What you need to do:
Reproduce verbatim the lines of the material below, starting at the line with "part,leakage (nW),internal (W),total" and ending at the line with "- die area increased by 3.0%", both inclusive; skip the rest.

Task material:
------------------------------
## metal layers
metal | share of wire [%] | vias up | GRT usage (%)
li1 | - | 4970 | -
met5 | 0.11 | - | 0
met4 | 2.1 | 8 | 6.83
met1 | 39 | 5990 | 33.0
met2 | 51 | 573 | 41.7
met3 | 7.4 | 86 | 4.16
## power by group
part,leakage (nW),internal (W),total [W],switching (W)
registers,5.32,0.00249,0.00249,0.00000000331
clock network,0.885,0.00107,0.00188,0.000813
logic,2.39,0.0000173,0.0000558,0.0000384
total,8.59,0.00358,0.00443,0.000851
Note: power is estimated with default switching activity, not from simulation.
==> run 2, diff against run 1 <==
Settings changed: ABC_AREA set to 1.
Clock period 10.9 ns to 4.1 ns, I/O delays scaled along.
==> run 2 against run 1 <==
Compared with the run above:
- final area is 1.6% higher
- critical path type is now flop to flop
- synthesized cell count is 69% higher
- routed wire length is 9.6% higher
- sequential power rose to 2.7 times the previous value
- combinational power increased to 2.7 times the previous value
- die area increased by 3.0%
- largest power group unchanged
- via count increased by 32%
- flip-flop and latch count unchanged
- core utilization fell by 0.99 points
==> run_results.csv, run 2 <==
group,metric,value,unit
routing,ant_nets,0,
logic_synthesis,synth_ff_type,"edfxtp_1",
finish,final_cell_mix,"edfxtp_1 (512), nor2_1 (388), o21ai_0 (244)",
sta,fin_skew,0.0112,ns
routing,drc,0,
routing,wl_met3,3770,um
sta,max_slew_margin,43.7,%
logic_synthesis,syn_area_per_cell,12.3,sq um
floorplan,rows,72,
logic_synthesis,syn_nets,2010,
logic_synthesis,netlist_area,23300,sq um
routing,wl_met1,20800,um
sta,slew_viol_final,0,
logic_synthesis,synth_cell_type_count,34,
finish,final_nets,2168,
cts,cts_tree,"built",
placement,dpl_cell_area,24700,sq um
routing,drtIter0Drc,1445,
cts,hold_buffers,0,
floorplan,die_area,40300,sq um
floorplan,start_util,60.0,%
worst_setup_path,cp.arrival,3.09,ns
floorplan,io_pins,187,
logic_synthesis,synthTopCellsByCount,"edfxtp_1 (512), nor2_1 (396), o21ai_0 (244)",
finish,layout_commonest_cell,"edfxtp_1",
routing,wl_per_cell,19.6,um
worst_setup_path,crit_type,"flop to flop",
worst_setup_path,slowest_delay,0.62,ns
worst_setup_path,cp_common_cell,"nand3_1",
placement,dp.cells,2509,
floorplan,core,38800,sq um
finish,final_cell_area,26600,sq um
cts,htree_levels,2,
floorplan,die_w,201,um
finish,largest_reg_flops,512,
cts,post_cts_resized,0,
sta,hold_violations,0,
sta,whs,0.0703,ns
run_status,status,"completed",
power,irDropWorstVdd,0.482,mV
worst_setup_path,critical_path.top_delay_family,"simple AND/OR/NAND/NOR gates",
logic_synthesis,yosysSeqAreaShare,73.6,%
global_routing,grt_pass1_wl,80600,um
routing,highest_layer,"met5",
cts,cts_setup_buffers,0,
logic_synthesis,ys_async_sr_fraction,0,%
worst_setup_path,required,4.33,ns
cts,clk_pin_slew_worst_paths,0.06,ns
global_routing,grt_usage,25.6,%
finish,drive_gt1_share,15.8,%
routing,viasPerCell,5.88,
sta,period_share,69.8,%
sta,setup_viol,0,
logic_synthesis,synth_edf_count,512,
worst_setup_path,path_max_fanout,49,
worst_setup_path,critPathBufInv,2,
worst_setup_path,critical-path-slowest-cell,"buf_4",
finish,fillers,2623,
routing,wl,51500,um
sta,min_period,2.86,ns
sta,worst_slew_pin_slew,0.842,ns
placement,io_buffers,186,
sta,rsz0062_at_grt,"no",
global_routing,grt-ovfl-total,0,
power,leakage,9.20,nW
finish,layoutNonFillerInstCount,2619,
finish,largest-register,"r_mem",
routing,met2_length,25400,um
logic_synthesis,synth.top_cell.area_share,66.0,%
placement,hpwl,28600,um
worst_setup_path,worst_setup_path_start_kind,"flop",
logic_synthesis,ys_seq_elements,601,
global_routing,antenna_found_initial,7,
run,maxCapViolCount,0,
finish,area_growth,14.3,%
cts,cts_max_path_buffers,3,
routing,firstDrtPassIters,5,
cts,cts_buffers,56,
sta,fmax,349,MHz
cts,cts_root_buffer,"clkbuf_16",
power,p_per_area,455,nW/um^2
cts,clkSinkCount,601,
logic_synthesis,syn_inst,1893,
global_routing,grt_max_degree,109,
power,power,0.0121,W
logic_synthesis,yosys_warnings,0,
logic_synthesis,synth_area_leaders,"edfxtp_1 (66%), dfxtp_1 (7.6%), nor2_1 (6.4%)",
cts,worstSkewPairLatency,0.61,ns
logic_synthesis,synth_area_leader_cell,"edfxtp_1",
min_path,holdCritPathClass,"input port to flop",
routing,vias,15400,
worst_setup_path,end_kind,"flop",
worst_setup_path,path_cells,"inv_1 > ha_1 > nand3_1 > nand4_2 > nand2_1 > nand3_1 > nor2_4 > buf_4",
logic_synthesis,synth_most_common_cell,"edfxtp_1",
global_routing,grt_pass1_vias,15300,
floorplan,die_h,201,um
------------------------------
Output:
part,leakage (nW),internal (W),total [W],switching (W)
registers,5.32,0.00249,0.00249,0.00000000331
clock network,0.885,0.00107,0.00188,0.000813
logic,2.39,0.0000173,0.0000558,0.0000384
total,8.59,0.00358,0.00443,0.000851
Note: power is estimated with default switching activity, not from simulation.
==> run 2, diff against run 1 <==
Settings changed: ABC_AREA set to 1.
Clock period 10.9 ns to 4.1 ns, I/O delays scaled along.
==> run 2 against run 1 <==
Compared with the run above:
- final area is 1.6% higher
- critical path type is now flop to flop
- synthesized cell count is 69% higher
- routed wire length is 9.6% higher
- sequential power rose to 2.7 times the previous value
- combinational power increased to 2.7 times the previous value
- die area increased by 3.0%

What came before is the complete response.